脱嘌呤/脱嘧啶核酸内切酶1在氧化应激介导大鼠肺微血管内皮细胞损伤中的调控作用

目的探讨脱嘌呤/脱嘧啶核酸内切酶1（APE1）在过氧化氢（H₂O₂）介导的大鼠肺微血管内皮细胞（PMVECs）氧化应激中的调控作用。 方法分离培养大鼠PMVECs并分成4组：对照组（未加H₂O₂）及各剂量H₂O₂组（终浓度分别为50、100、200 μmol/L的H₂O₂）。在H₂O₂刺激细胞24 h后检测细胞增殖活性、细胞内活性氧水平及APE1蛋白表达，同时检测100 μmol/ml的H₂O₂刺激细胞24、48、72 h后APE1蛋白表达并比较。另外利用慢病毒载体转染构建APE1过表达PMVECs，将其分成对照组（未加H₂O₂），H₂O₂组（终浓度为100 μmol/L的H₂O₂），H₂O₂+空载体转染组（100 μmol/L的H₂O₂刺激慢病毒空载体转染的细胞）及H₂O₂+APE1转染组（终浓度为100 μmol/L的H₂O₂刺激APE1过表达细胞），并在24 h检测细胞活性氧水平及细胞增值情况。 结果不同剂量组H₂O₂刺激细胞24 h后，四组间细胞增殖活性、活性氧的水平和APE1蛋白表达相对值差异均有统计学意义（F = 80.238、445.608、547.566，P均< 0.001）。在100 μmol/L的H₂O₂刺激细胞0、24、48和72 h后，APE1蛋白表达相对值的比较有统计学意义（F = 422.324，P < 0.001），且随时间增加APE1表达也逐渐下降（0.781 ± 0.043）、（0.611 ± 0.026）、（0.407 ± 0.014）、（0.272 ± 0.013），P均< 0.05]。在转染慢病毒载体后，H₂O₂组活性氧水平明显高于对照组（86.4 ± 1.2）vs.（56.4 ± 0.9），P < 0.05]；而H₂O₂ + APE1转染组细胞活性氧水平较H₂O₂组显著下降（66.8 ± 1.0）vs.（86.4 ± 1.2），P < 0.05]，细胞增殖活性明显增加（0.209 ± 0.001）vs.（0.153 ± 0.001），P < 0.05]。 结论H₂O₂刺激可导致APE1蛋白表达下降，而上调APE1表达可增加细胞增殖活性，并抑制活性氧的产生。因此，APE1可能具有减轻H₂O₂介导的大鼠PMVECs氧化应激反应的作用。

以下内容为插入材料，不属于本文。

===== src/rtl/qrv_pkg.sv =====
package qrv_pkg;

   // Default widths of the coefficient inputs and of the result fraction.
   localparam int IN_WIDTH_DEFAULT = 16;
   localparam int OUT_FRAC_DEFAULT = 16;

   // The coefficients are Q.8, whatever their total width.
   localparam int IN_FRAC_BITS = 8;

   // Every numeric result is a 32-bit two's complement word.
   localparam int OUT_WIDTH = 32;

   // One quotient bit beyond the result width is enough to detect clipping.
   localparam int QUOT_BITS = OUT_WIDTH + 1;

   typedef enum logic [1:0] {
      RK_NONE = 2'd0,
      RK_ONE  = 2'd1,
      RK_TWO  = 2'd2,
      RK_INF  = 2'd3
   } root_kind_type;

   typedef enum logic [1:0] {
      VK_NONE = 2'd0,
      VK_MIN  = 2'd1,
      VK_MAX  = 2'd2
   } vertex_kind_type;

endpackage


===== src/rtl/qrv_div.sv =====
module qrv_div #(
   parameter int NUM_W = 34,
   parameter int DEN_W = 17
) (
   input  logic                           clock,
   input  logic [NUM_W-1:0]               num,
   input  logic [DEN_W-1:0]               den,
   input  logic                           neg,
   output logic [qrv_pkg::OUT_WIDTH-1:0]  quot,
   output logic                           sat
);
   import qrv_pkg::*;

   localparam int QB    = QUOT_BITS;
   localparam int HI_W  = (NUM_W > QB) ? NUM_W - QB : 1;
   localparam int CMP_W = (HI_W > DEN_W) ? HI_W : DEN_W;
   localparam logic [QB-1:0] NEG_MAX = QB'(1) << (OUT_WIDTH - 1);
   localparam logic [QB-1:0] POS_MAX = NEG_MAX - QB'(1);

   logic [QB+HI_W-1:0] num_x;
   logic [HI_W-1:0]    hi;
   logic               over_in;

   // A quotient too wide for QB bits always clips, so it is caught up front.
   assign num_x   = (QB + HI_W)'(num);
   assign hi      = num_x[QB+HI_W-1:QB];
   assign over_in = CMP_W'(hi) >= CMP_W'(den);

   logic [DEN_W-1:0] rem_ff  [0:QB];
   logic [QB-1:0]    quo_ff  [0:QB];
   logic [QB-1:0]    low_ff  [0:QB];
   logic [DEN_W-1:0] den_ff  [0:QB];
   logic             neg_ff  [0:QB];
   logic             over_ff [0:QB];

   always_ff @(posedge clock) begin
      rem_ff[0]  <= over_in ? '0 : DEN_W'(hi);
      quo_ff[0]  <= '0;
      low_ff[0]  <= num_x[QB-1:0];
      den_ff[0]  <= den;
      neg_ff[0]  <= neg;
      over_ff[0] <= over_in;
   end

   // Restoring division, one quotient bit per stage.
   genvar i;
   for (i = 0; i < QB; i++) begin : g_step
      logic [DEN_W:0] part;
      logic [DEN_W:0] diff;
      logic           ge;

      assign part = {rem_ff[i], low_ff[i][QB-1]};
      assign diff = part - {1'b0, den_ff[i]};
      assign ge   = part >= {1'b0, den_ff[i]};

      always_ff @(posedge clock) begin
         rem_ff[i+1]  <= ge ? diff[DEN_W-1:0] : part[DEN_W-1:0];
         quo_ff[i+1]  <= {quo_ff[i][QB-2:0], ge};
         low_ff[i+1]  <= {low_ff[i][QB-2:0], 1'b0};
         den_ff[i+1]  <= den_ff[i];
         neg_ff[i+1]  <= neg_ff[i];
         over_ff[i+1] <= over_ff[i];
      end
   end

   logic [QB-1:0]        q;
   logic [OUT_WIDTH-1:0] quot_in;
   logic                 sat_in;
   logic [OUT_WIDTH-1:0] quot_ff;
   logic                 sat_ff;

   assign q = quo_ff[QB];

   always_comb begin
      if (neg_ff[QB]) begin
         sat_in  = over_ff[QB] || (q > NEG_MAX);
         quot_in = sat_in ? NEG_MAX[OUT_WIDTH-1:0] : OUT_WIDTH'(QB'(0) - q);
      end else begin
         sat_in  = over_ff[QB] || (q > POS_MAX);
         quot_in = sat_in ? POS_MAX[OUT_WIDTH-1:0] : q[OUT_WIDTH-1:0];
      end
   end

   always_ff @(posedge clock) begin
      quot_ff <= quot_in;
      sat_ff  <= sat_in;
   end

   assign quot = quot_ff;
   assign sat  = sat_ff;

endmodule
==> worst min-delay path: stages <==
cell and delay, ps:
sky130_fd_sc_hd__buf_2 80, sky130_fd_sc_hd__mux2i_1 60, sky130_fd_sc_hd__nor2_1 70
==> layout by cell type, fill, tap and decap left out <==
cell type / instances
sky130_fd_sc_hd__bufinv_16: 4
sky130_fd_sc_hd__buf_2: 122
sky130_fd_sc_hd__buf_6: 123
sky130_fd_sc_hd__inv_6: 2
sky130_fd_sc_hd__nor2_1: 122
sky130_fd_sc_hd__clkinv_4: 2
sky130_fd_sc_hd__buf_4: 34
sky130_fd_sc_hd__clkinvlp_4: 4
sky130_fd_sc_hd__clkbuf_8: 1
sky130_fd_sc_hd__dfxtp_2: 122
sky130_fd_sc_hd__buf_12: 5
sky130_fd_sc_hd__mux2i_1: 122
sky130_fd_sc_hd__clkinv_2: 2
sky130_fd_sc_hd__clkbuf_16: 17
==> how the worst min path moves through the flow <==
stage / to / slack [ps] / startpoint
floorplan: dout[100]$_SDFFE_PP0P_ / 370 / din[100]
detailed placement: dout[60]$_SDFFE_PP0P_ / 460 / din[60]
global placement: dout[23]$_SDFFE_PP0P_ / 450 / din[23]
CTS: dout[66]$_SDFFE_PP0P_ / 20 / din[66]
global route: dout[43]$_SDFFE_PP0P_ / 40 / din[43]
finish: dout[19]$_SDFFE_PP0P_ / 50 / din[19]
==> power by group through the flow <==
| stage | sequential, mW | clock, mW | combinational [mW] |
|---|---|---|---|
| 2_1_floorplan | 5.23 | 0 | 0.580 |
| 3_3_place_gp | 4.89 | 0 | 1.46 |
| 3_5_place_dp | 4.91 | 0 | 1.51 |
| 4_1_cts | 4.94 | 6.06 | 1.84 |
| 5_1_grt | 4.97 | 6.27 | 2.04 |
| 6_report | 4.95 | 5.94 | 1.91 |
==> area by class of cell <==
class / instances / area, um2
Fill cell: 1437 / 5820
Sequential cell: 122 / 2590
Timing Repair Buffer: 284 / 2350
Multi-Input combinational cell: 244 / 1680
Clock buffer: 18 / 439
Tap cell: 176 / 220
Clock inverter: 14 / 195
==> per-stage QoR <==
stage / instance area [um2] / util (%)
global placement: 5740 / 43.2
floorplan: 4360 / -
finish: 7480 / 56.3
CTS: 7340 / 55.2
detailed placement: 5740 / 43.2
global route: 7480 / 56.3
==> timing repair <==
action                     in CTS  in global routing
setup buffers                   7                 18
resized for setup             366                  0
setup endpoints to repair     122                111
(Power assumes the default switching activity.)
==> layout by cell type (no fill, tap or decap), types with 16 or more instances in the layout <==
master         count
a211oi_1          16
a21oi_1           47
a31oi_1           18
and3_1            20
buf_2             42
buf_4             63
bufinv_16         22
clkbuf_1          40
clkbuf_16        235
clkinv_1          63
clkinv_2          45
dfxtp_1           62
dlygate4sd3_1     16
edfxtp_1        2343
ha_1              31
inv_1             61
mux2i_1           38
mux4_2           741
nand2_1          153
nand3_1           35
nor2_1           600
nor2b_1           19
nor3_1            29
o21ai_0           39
$ cat config.mk
export PLATFORM = sky130hd
export DESIGN_NAME = date_time_calendar_counter
export DESIGN_NICKNAME = d
export VERILOG_FILES = /design/src/dtcc_pkg.sv /design/src/dtcc_date_prep.sv /design/src/date_time_calendar_counter.sv
export SDC_FILE = /design/constraint.sdc
export NUM_CORES = 1
export LEC_CHECK = 0
export ABC_AREA = 1
export BUFFER_PORTS_ARGS = -buffer_cell sky130_fd_sc_hd__buf_2
export CAP_MARGIN = 5
export CORE_MARGIN = 2
export CORE_UTILIZATION = 50
export DETAILED_ROUTE_END_ITERATION = 7
export HOLD_SLACK_MARGIN = 0.06
export PLACE_DENSITY = 0.67
export SETUP_SLACK_MARGIN = 0.1
export SKIP_CTS_REPAIR_TIMING = 1
export SYNTH_ARGS = -nofsm -noshare
export SYNTH_HDL_FRONTEND = slang
export SYNTH_HIERARCHICAL = 1
export SYNTH_SLANG_ARGS = --single-unit
$ cat constraint.sdc
create_clock -name clk -period 12.9 [get_ports clk]
set_input_delay 1.29 -clock clk [delete_from_list [all_inputs] [get_ports clk]]
set_output_delay 1.29 -clock clk [all_outputs]
set_load 0.02 [all_outputs]
$ cat src/dtcc_pkg.sv
// ----------------------------------------------------------------------------
// dtcc_pkg
// Shared types, constants and calendar tables for the date/time counter.
// ----------------------------------------------------------------------------
package dtcc_pkg;

    typedef enum logic [1:0] {
        MODE_TICK = 2'd0,
        MODE_DATE = 2'd1,
        MODE_TIME = 2'd2,
        MODE_IDLE = 2'd3
    } dtcc_mode_t;

    localparam logic [15:0] YEAR_MIN   = 16'd2000;
    localparam logic [15:0] YEAR_MAX   = 16'd9999;
    localparam logic [15:0] MONTH_MAX  = 16'd12;
    localparam logic [7:0]  HOUR_MAX   = 8'd23;
    localparam logic [7:0]  MINSEC_MAX = 8'd59;
    localparam logic [12:0] RECIP_100  = 13'd5243;   // 2^19 / 100, rounded up
    localparam logic [14:0] RECIP_7    = 15'd18725;  // 2^17 / 7, rounded up

    // date loaded by a set-date beat, and the time loaded by a set-time beat
    typedef struct packed {
        dtcc_mode_t  mode;
        logic [13:0] year;
        logic [3:0]  month;
        logic [4:0]  day;
        logic [6:0]  year_mod100;
        logic [8:0]  year_mod400;
        logic [2:0]  wday;
        logic [4:0]  hour;
        logic [5:0]  minute;
        logic [5:0]  second;
    } dtcc_load_t;

    function automatic logic is_leap(input logic [1:0] low_bits,
                                     input logic [6:0] mod100,
                                     input logic [8:0] mod400);
        is_leap = ((low_bits == 2'd0) && (mod100 != 7'd0)) || (mod400 == 9'd0);
    endfunction

    function automatic logic [4:0] days_in(input logic [3:0] month, input logic leap);
        case (month)
            4'd2:    days_in = leap ? 5'd29 : 5'd28;
            4'd4:    days_in = 5'd30;
            4'd6:    days_in = 5'd30;
            4'd9:    days_in = 5'd30;
            4'd11:   days_in = 5'd30;
            default: days_in = 5'd31;
        endcase
    endfunction

    // (31 * shifted month) / 12, with March as the first month
    function automatic logic [4:0] month_term(input logic [3:0] month);
        case (month)
            4'd1:    month_term = 5'd28;
            4'd2:    month_term = 5'd31;
            4'd3:    month_term = 5'd2;
            4'd4:    month_term = 5'd5;
            4'd5:    month_term = 5'd7;
            4'd6:    month_term = 5'd10;
            4'd7:    month_term = 5'd12;
            4'd8:    month_term = 5'd15;
            4'd9:    month_term = 5'd18;
            4'd10:   month_term = 5'd20;
            4'd11:   month_term = 5'd23;
            4'd12:   month_term = 5'd25;
            default: month_term = 5'd0;
        endcase
    endfunction

endpackage

$ cat src/dtcc_date_prep.sv
// ----------------------------------------------------------------------------
// dtcc_date_prep
// Four-stage pipeline that clamps the loaded fields and computes the weekday.
// ----------------------------------------------------------------------------
module dtcc_date_prep
    import dtcc_pkg::*;
(
    input  logic        clk,
    input  logic        rst_n,
    input  logic        adv,
    input  logic        in_beat,
    input  logic [1:0]  mode,
    input  logic [15:0] set_year,
    input  logic [15:0] set_month,
    input  logic [15:0] set_day,
    input  logic [7:0]  set_hour,
    input  logic [7:0]  set_minute,
    input  logic [7:0]  set_second,
    output logic        load_valid,
    output dtcc_load_t  load
);

    typedef struct packed {
        dtcc_mode_t  mode;
        logic [13:0] year;
        logic [13:0] yy;
        logic [3:0]  month;
        logic [15:0] day;
        logic [4:0]  hour;
        logic [5:0]  minute;
        logic [5:0]  second;
    } a_t;

    typedef struct packed {
        a_t          a;
        logic [6:0]  q_year;
        logic [6:0]  q_yy;
    } b_t;

    typedef struct packed {
        dtcc_mode_t  mode;
        logic [13:0] year;
        logic [3:0]  month;
        logic [4:0]  day;
        logic [6:0]  year_mod100;
        logic [8:0]  year_mod400;
        logic [14:0] sum;
        logic [4:0]  hour;
        logic [5:0]  minute;
        logic [5:0]  second;
    } c_t;

    typedef struct packed {
        c_t          c;
        logic [10:0] q7;
    } d_t;

    logic a_valid_reg, b_valid_reg, c_valid_reg, d_valid_reg;
    a_t   a_reg, a_next;
    b_t   b_reg, b_next;
    c_t   c_reg, c_next;
    d_t   d_reg, d_next;

    // stage a: clamp
    always_comb
    begin
        a_next.mode = dtcc_mode_t'(mode);
        if (set_year < YEAR_MIN)
            a_next.year = YEAR_MIN[13:0];
        else if (set_year > YEAR_MAX)
            a_next.year = YEAR_MAX[13:0];
        else
            a_next.year = set_year[13:0];
        if (set_month == 16'd0)
            a_next.month = 4'd1;
        else if (set_month > MONTH_MAX)
            a_next.month = MONTH_MAX[3:0];
        else
            a_next.month = set_month[3:0];
        a_next.yy     = a_next.year - ((a_next.month <= 4'd2) ? 14'd1 : 14'd0);
        a_next.day    = set_day;
        a_next.hour   = (set_hour > HOUR_MAX) ? HOUR_MAX[4:0] : set_hour[4:0];
        a_next.minute = (set_minute > MINSEC_MAX) ? MINSEC_MAX[5:0] : set_minute[5:0];
        a_next.second = (set_second > MINSEC_MAX) ? MINSEC_MAX[5:0] : set_second[5:0];
    end

    // stage b: quotients by 100
    logic [26:0] prod_year, prod_yy;

    always_comb
    begin
        prod_year     = {13'd0, a_reg.year} * {14'd0, RECIP_100};
        prod_yy       = {13'd0, a_reg.yy} * {14'd0, RECIP_100};
        b_next.a      = a_reg;
        b_next.q_year = prod_year[25:19];
        b_next.q_yy   = prod_yy[25:19];
    end

    // stage c: leap year, day clamp, weekday sum
    logic [13:0] hund, quad;
    logic [4:0]  q400;
    logic [4:0]  lim;
    logic        leap;

    always_comb
    begin
        q400 = b_reg.q_year[6:2];
        hund = {1'b0, b_reg.q_year, 6'd0} + {2'b0, b_reg.q_year, 5'd0}
             + {5'd0, b_reg.q_year, 2'd0};
        quad = {1'b0, q400, 8'd0} + {2'b0, q400, 7'd0} + {5'd0, q400, 4'd0};
        c_next.mode        = b_reg.a.mode;
        c_next.year        = b_reg.a.year;
        c_next.month       = b_reg.a.month;
        c_next.year_mod100 = 7'(b_reg.a.year - hund);
        c_next.year_mod400 = 9'(b_reg.a.year - quad);
        leap = is_leap(b_reg.a.year[1:0], c_next.year_mod100, c_next.year_mod400);
        lim  = days_in(b_reg.a.month, leap);
        if (b_reg.a.day == 16'd0)
            c_next.day = 5'd1;
        else if (b_reg.a.day > {11'd0, lim})
            c_next.day = lim;
        else
            c_next.day = b_reg.a.day[4:0];
        c_next.sum = {10'd0, c_next.day} + {1'b0, b_reg.a.yy}
                   + {3'd0, b_reg.a.yy[13:2]} - {8'd0, b_reg.q_yy}
                   + {10'd0, b_reg.q_yy[6:2]} + {10'd0, month_term(b_reg.a.month)};
        c_next.hour   = b_reg.a.hour;
        c_next.minute = b_reg.a.minute;
        c_next.second = b_reg.a.second;
    end

    // stage d: quotient by 7
    logic [29:0] prod_7;

    always_comb
    begin
        prod_7    = {15'd0, c_reg.sum} * {15'd0, RECIP_7};
        d_next.c  = c_reg;
        d_next.q7 = prod_7[27:17];
    end

    always_ff @(posedge clk or negedge rst_n)
    begin
        if (!rst_n)
        begin
            a_valid_reg <= 1'b0;
            b_valid_reg <= 1'b0;
            c_valid_reg <= 1'b0;
            d_valid_reg <= 1'b0;
        end
        else if (adv)
        begin
            a_valid_reg <= in_beat;
            b_valid_reg <= a_valid_reg;
            c_valid_reg <= b_valid_reg;
            d_valid_reg <= c_valid_reg;
        end
    end

    always_ff @(posedge clk)
    begin
        if (adv)
        begin
            a_reg <= a_next;
            b_reg <= b_next;
            c_reg <= c_next;
            d_reg <= d_next;
        end
    end

    logic [14:0] rem7;

    always_comb
    begin
        rem7 = d_reg.c.sum - ({1'b0, d_reg.q7, 3'd0} - {4'd0, d_reg.q7});
        load_valid       = d_valid_reg;
        load.mode        = d_reg.c.mode;
        load.year        = d_reg.c.year;
        load.month       = d_reg.c.month;
        load.day         = d_reg.c.day;
        load.year_mod100 = d_reg.c.year_mod100;
        load.year_mod400 = d_reg.c.year_mod400;
        load.wday        = rem7[2:0];
        load.hour        = d_reg.c.hour;
        load.minute      = d_reg.c.minute;
        load.second      = d_reg.c.second;
    end

endmodule

$ cat src/date_time_calendar_counter.sv
// ----------------------------------------------------------------------------
// date_time_calendar_counter
// Calendar clock with second tick, date load and time load.
// ----------------------------------------------------------------------------
// Each input beat (tick, set date, set time, or an unused mode that changes
// nothing) gives one result beat with the time after the update. A beat can
// be accepted every cycle while no result waits to be taken; each beat passes
// through the four-stage pipeline that clamps loaded fields and derives the
// weekday, whose last stage feeds the counter update and output register. The
// whole pipeline holds while a result waits to be taken.
module date_time_calendar_counter
    import dtcc_pkg::*;
(
    input  logic        clk,
    input  logic        rst_n,
    input  logic        in_valid,
    output logic        in_ready,
    input  logic [1:0]  mode,
    input  logic [15:0] set_year,
    input  logic [15:0] set_month,
    input  logic [15:0] set_day,
    input  logic [7:0]  set_hour,
    input  logic [7:0]  set_minute,
    input  logic [7:0]  set_second,
    output logic        out_valid,
    input  logic        out_ready,
    output logic [15:0] cur_year,
    output logic [3:0]  cur_month,
    output logic [4:0]  cur_day,
    output logic [4:0]  cur_hour,
    output logic [5:0]  cur_minute,
    output logic [5:0]  cur_second,
    output logic [2:0]  weekday,
    output logic        at_epoch
);

    logic       adv;
    logic       load_valid;
    dtcc_load_t load;

    logic [15:0] year_reg, year_next;
    logic [3:0]  month_reg, month_next;
    logic [4:0]  day_reg, day_next;
    logic [4:0]  hour_reg, hour_next;
    logic [5:0]  minute_reg, minute_next;
    logic [5:0]  second_reg, second_next;
    logic [2:0]  wday_reg, wday_next;
    logic [6:0]  mod100_reg, mod100_next;
    logic [8:0]  mod400_reg, mod400_next;
    logic        out_valid_reg;
    logic [15:0] oyear_reg;
    logic [3:0]  omonth_reg;
    logic [4:0]  oday_reg, ohour_reg;
    logic [5:0]  ominute_reg, osecond_reg;
    logic [2:0]  owday_reg;
    logic        oepoch_reg;

    assign adv      = !out_valid_reg || out_ready;
    assign in_ready = adv;

    dtcc_date_prep u_prep (
        .clk        (clk),
        .rst_n      (rst_n),
        .adv        (adv),
        .in_beat    (in_valid),
        .mode       (mode),
        .set_year   (set_year),
        .set_month  (set_month),
        .set_day    (set_day),
        .set_hour   (set_hour),
        .set_minute (set_minute),
        .set_second (set_second),
        .load_valid (load_valid),
        .load       (load)
    );

    logic sec_wrap, min_wrap, hour_wrap, day_wrap, month_wrap;
    logic leap_now;

    always_comb
    begin
        leap_now   = is_leap(year_reg[1:0], mod100_reg, mod400_reg);
        sec_wrap   = (second_reg == MINSEC_MAX[5:0]);
        min_wrap   = sec_wrap && (minute_reg == MINSEC_MAX[5:0]);
        hour_wrap  = min_wrap && (hour_reg == HOUR_MAX[4:0]);
        day_wrap   = hour_wrap && (day_reg == days_in(month_reg, leap_now));
        month_wrap = day_wrap && (month_reg == MONTH_MAX[3:0]);

        year_next   = year_reg;
        month_next  = month_reg;
        day_next    = day_reg;
        hour_next   = hour_reg;
        minute_next = minute_reg;
        second_next = second_reg;
        wday_next   = wday_reg;
        mod100_next = mod100_reg;
        mod400_next = mod400_reg;

        case (load.mode)
            MODE_TICK:
            begin
                second_next = sec_wrap ? 6'd0 : second_reg + 6'd1;
                if (sec_wrap)
                    minute_next = min_wrap ? 6'd0 : minute_reg + 6'd1;
                if (min_wrap)
                    hour_next = hour_wrap ? 5'd0 : hour_reg + 5'd1;
                if (hour_wrap)
                begin
                    wday_next = (wday_reg == 3'd6) ? 3'd0 : wday_reg + 3'd1;
                    day_next  = day_wrap ? 5'd1 : day_reg + 5'd1;
                end
                if (day_wrap)
                    month_next = month_wrap ? 4'd1 : month_reg + 4'd1;
                if (month_wrap)
                begin
                    year_next = year_reg + 16'd1;
                    if (year_reg == 16'hFFFF)
                    begin
                        mod100_next = 7'd0;
                        mod400_next = 9'd0;
                    end
                    else
                    begin
                        mod100_next = (mod100_reg == 7'd99) ? 7'd0 : mod100_reg + 7'd1;
                        mod400_next = (mod400_reg == 9'd399) ? 9'd0 : mod400_reg + 9'd1;
                    end
                end
            end
            MODE_DATE:
            begin
                year_next   = {2'd0, load.year};
                month_next  = load.month;
                day_next    = load.day;
                wday_next   = load.wday;
                mod100_next = load.year_mod100;
                mod400_next = load.year_mod400;
            end
            MODE_TIME:
            begin
                hour_next   = load.hour;
                minute_next = load.minute;
                second_next = load.second;
            end
            default:
            begin
                year_next = year_reg;
            end
        endcase
    end

    always_ff @(posedge clk or negedge rst_n)
    begin
        if (!rst_n)
        begin
            year_reg      <= 16'd2000;
            month_reg     <= 4'd1;
            day_reg       <= 5'd1;
            hour_reg      <= 5'd0;
            minute_reg    <= 6'd0;
            second_reg    <= 6'd0;
            wday_reg      <= 3'd6;
            mod100_reg    <= 7'd0;
            mod400_reg    <= 9'd0;
            out_valid_reg <= 1'b0;
        end
        else if (adv)
        begin
            out_valid_reg <= load_valid;
            if (load_valid)
            begin
                year_reg   <= year_next;
                month_reg  <= month_next;
                day_reg    <= day_next;
                hour_reg   <= hour_next;
                minute_reg <= minute_next;
                second_reg <= second_next;
                wday_reg   <= wday_next;
                mod100_reg <= mod100_next;
                mod400_reg <= mod400_next;
            end
        end
    end

    always_ff @(posedge clk)
    begin
        if (adv && load_valid)
        begin
            oyear_reg   <= year_next;
            omonth_reg  <= month_next;
            oday_reg    <= day_next;
            ohour_reg   <= hour_next;
            ominute_reg <= minute_next;
            osecond_reg <= second_next;
            owday_reg   <= wday_next;
            oepoch_reg  <= (year_next == 16'd2000) && (month_next == 4'd1)
                        && (day_next == 5'd1) && (hour_next == 5'd0)
                        && (minute_next == 6'd0) && (second_next == 6'd0);
        end
    end

    assign out_valid  = out_valid_reg;
    assign cur_year   = oyear_reg;
    assign cur_month  = omonth_reg;
    assign cur_day    = oday_reg;
    assign cur_hour   = ohour_reg;
    assign cur_minute = ominute_reg;
    assign cur_second = osecond_reg;
    assign weekday    = owday_reg;
    assign at_epoch   = oepoch_reg;

endmodule

==> results of run 1 <==
[final timing paths]
kind	slack (ns)	depth (start not counted)	startpoint	endpoint
max in group asynchronous	11.31	2	rst_n	hour_reg[0]
worst min-delay path	0.40	0	u_prep/b_reg[78]	u_prep/c_reg[70]
min in group asynchronous	0.96	2	rst_n	mod400_reg[0]
worst min register to register	0.40	0	u_prep/b_reg[78]	u_prep/c_reg[70]
worst max register to register	6.41	30	u_prep/b_reg[9]	u_prep/c_reg[29]
worst max-delay path	6.41	30	u_prep/b_reg[9]	u_prep/c_reg[29]
[per-stage QoR]
step / cells / hold slack [ns] / utilization (%) / cell area [um^2] / setup WS [ns]
after floorplan: 2863 / 0.400 / - / 28200 / 2.91
after global placement: 3668 / 0.402 / 52.2 / 29300 / 6.51
after detailed placement: 3668 / 0.405 / 52.2 / 29300 / 6.43
after CTS: 3747 / 0.405 / 54.9 / 30800 / 6.43
after global routing: 3747 / 0.419 / 54.9 / 30800 / 5.95
final: 3747 / 0.404 / 54.9 / 30800 / 6.41
[metal layers]
metal	up-vias	global-route usage, %	part of all wire, %
li1	9412	-	-
met1	8933	27.2	45
met2	429	34.9	48
met3	88	2.40	4.3
met4	0	5.78	2.5
met5	-	0	0
[worst register-to-register path: cells and delay by family (launching register included)]
kind            cells  cell delay, ns
simple gates       10            1.33
buf+inv             6            0.31
compound gates      4            0.74
fa+ha+maj           9            3.23
xor+xnor            1            0.16
flops               1            0.47
[cell usage in the layout (no fill, tap or decap), drive strengths merged, types with 9 or more instances in the layout]
cell type and instances:
nor2 175, a21o 12, o21ai 156, xor2 44, o21bai 9, a21oi 70
dfstp 10, a31oi 11, o22ai 9, dfrtp 56, ha 329, buf 134
nand2 498, xnor2 25, nand4 45, nor3 34, clkbuf 50, edfxtp 319
inv 624, clkinv 21, nand3 127, fa 176
[final cells by class]
class                   instances  share of cell area [%]
repair buffers                134                    2.25
inverters                     625                    7.63
well taps                     756                    3.08
clock inverters                29                    1.17
multi-input cells            1763                    45.3
flip-flops and latches        390                    36.9
clock buffers                  50                    3.65
[cell families after synthesis]
kind of cell / Yosys count / synth area share (%)
XOR/XNOR: 69 / 2.14
buffers and inverters: 710 / 10.3
flip-flops: 390 / 40.2
adder cells (fa/ha/maj): 505 / 27.1
AO/OA/AOI/OAI: 289 / 5.76
AND/OR/NAND/NOR: 900 / 14.4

Modulation of apurinic/apyrimidinic endonuclease-1 on oxidative stress induced pulmonary microvascular endothelial cells injury in rats

ObjectiveTo investigate the modulation of apurinic/apyrimidinic endonuclease-1 (APE1) on oxidative stress reaction of pulmonary microvascular endothelial cells (PMVECs) in rats induced by H₂O₂. MethodsPMVECs were cultured and randomly divided into 4 groups: control group (no H₂O₂), H₂O₂ groups (the final concentrations of H₂O₂ in cultured cells were 50, 100, 200 μmol/L, respectively). The levels of proliferative activity, reactive oxygen species (ROS) and APE1 were detected at 24 h after the different concentrations of H₂O₂ stimulation. Meanwhile, APE1 protein expression was checked at 24, 48, 72 h after 100 μmol/mL H₂O₂ stimulation. Later, the PMVECs were transfected with lentiviruses and randomly divided into 4 groups: control group (no H₂O₂), H₂O₂ group (100 μmol/L H₂O₂), H₂O₂ + empty vector group (lentivirus vector transfected empty cells with 100 μmol/L H₂O₂) and H₂O₂+ APE1 group (APE1 gene transfected lentivirus cells with 100 μmol/L H₂O₂). The levels of proliferative activity and ROS after 24 h culture were detected and compared. ResultsCompared with the control group, the levels of proliferative activity, ROS and APE1 in the other three groups increased obviously after being induced by different doses of H₂O₂ for 24 h (F = 80.238, 445.608, 547.566; all P < 0.05). In the 100 μmol/L H₂O₂ group, APE1 expression decreased obviously after 0, 24, 48 and 72 h stimulation (0.781 ± 0.043), (0.611 ± 0.026), (0.407 ± 0.014), (0.272 ± 0.013); all P < 0.05]. After transfection, the level of ROS in the H₂O₂ group was much higher than that in the control group (86.4 ± 1.2) vs. (56.4 ± 0.9), P < 0.05]. The level of ROS decreased (66.8 ± 1.0) vs. (86.4 ± 1.2), P < 0.05] and the level of proliferative activity increased (0.209 ± 0.001) vs. (0.153 ± 0.001), P < 0.05] obviously in the H₂O₂ + APE1 group, comparing with the H₂O₂ group. ConclusionsH₂O₂ stimulation can downregulate the APE1 protein expression; conversely, upregulating the APE1 expression increases the level of cell proliferative activity, also inhibit the level of ROS. Thus, APE1 can relieve the oxidative stress reaction of PMVECs in rats induced by H₂O₂.